## [Exercise objective]
Only one stretch of the data is wanted: the line containing "FUNCT_W'(6'b000000): d_sel = 2'd1;", the line containing "OP_W'(3'b010): d_ctrl = CTRL_W'(4'b0111);", and every line between them, copied exactly.

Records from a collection
↓↓↓
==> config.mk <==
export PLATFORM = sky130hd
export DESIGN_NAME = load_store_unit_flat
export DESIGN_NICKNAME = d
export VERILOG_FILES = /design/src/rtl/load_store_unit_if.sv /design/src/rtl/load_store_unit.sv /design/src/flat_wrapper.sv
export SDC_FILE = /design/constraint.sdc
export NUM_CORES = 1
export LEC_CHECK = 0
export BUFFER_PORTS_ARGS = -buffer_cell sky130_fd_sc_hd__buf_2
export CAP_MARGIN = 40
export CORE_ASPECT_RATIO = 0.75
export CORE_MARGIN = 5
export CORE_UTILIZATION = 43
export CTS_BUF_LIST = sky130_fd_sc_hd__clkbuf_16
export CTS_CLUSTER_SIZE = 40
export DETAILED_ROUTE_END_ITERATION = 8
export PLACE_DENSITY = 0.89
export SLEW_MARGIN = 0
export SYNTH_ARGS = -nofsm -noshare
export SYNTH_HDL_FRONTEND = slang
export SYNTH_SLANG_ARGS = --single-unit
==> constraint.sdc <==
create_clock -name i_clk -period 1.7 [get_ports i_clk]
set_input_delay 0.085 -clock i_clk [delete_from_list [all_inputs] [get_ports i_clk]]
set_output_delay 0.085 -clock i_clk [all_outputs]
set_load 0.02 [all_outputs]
↑↑↑
↓↓↓
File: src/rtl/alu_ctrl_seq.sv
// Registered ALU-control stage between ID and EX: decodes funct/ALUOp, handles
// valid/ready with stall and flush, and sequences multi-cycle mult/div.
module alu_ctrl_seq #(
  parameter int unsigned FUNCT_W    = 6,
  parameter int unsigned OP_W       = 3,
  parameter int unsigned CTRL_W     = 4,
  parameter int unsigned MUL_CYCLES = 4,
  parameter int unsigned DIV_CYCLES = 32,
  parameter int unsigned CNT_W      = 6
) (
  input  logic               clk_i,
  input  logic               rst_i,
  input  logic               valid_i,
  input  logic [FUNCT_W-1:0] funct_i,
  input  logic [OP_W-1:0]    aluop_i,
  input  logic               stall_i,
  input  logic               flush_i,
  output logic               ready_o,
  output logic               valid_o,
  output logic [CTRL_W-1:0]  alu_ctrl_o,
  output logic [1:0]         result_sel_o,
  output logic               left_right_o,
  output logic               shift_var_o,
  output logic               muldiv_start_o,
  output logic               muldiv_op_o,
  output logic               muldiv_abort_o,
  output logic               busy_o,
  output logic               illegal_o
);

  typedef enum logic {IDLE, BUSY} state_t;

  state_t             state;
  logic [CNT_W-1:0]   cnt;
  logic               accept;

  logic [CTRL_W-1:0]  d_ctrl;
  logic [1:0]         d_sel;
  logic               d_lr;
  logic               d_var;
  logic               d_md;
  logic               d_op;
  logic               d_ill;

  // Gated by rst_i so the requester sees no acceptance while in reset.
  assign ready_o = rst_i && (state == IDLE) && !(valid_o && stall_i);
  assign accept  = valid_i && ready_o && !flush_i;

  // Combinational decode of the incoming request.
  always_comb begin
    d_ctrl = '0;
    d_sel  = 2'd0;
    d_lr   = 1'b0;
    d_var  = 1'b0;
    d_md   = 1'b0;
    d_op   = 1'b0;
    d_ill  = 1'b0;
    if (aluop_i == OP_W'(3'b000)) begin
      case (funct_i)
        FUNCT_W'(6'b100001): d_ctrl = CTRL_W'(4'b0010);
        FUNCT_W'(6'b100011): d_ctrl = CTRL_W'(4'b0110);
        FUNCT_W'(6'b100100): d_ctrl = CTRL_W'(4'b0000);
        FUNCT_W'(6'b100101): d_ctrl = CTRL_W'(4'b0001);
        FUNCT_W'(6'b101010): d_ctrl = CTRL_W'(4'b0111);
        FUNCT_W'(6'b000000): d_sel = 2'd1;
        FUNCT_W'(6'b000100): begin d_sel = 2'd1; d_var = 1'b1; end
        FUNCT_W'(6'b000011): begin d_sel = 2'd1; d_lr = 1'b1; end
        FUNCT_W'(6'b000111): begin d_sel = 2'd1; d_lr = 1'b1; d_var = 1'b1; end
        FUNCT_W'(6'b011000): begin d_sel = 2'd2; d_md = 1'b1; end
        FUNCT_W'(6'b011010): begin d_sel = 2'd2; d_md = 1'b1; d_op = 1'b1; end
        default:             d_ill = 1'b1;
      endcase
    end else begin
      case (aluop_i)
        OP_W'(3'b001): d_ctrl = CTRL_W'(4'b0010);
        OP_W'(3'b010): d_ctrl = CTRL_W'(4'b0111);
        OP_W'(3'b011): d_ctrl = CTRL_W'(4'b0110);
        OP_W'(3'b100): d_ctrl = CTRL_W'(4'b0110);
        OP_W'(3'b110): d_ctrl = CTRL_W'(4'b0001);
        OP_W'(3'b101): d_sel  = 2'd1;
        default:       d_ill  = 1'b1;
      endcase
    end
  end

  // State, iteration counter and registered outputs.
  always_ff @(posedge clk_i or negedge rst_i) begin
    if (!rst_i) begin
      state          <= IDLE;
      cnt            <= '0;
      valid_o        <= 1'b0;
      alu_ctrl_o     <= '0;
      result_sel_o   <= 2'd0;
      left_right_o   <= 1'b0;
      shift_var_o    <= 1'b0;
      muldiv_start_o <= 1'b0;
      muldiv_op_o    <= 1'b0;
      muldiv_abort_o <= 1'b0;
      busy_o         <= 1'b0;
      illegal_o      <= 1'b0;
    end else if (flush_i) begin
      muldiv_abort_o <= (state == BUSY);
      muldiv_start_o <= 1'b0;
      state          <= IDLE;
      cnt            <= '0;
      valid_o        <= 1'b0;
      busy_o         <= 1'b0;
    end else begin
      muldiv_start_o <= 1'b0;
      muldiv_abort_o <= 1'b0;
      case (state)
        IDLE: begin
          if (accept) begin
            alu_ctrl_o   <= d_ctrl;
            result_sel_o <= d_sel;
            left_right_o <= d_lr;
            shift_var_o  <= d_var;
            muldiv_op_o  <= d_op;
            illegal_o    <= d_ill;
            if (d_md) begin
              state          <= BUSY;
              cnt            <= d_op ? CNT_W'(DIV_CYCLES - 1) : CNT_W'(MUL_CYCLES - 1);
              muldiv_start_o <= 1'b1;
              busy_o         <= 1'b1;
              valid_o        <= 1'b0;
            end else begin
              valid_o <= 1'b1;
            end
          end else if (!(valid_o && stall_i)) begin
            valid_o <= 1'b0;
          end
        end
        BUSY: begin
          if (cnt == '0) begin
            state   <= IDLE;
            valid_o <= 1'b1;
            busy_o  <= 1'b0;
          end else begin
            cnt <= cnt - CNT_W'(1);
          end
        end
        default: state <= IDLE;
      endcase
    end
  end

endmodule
↑↑↑
## [Solution to this task]
        FUNCT_W'(6'b000000): d_sel = 2'd1;
        FUNCT_W'(6'b000100): begin d_sel = 2'd1; d_var = 1'b1; end
        FUNCT_W'(6'b000011): begin d_sel = 2'd1; d_lr = 1'b1; end
        FUNCT_W'(6'b000111): begin d_sel = 2'd1; d_lr = 1'b1; d_var = 1'b1; end
        FUNCT_W'(6'b011000): begin d_sel = 2'd2; d_md = 1'b1; end
        FUNCT_W'(6'b011010): begin d_sel = 2'd2; d_md = 1'b1; d_op = 1'b1; end
        default:             d_ill = 1'b1;
      endcase
    end else begin
      case (aluop_i)
        OP_W'(3'b001): d_ctrl = CTRL_W'(4'b0010);
        OP_W'(3'b010): d_ctrl = CTRL_W'(4'b0111);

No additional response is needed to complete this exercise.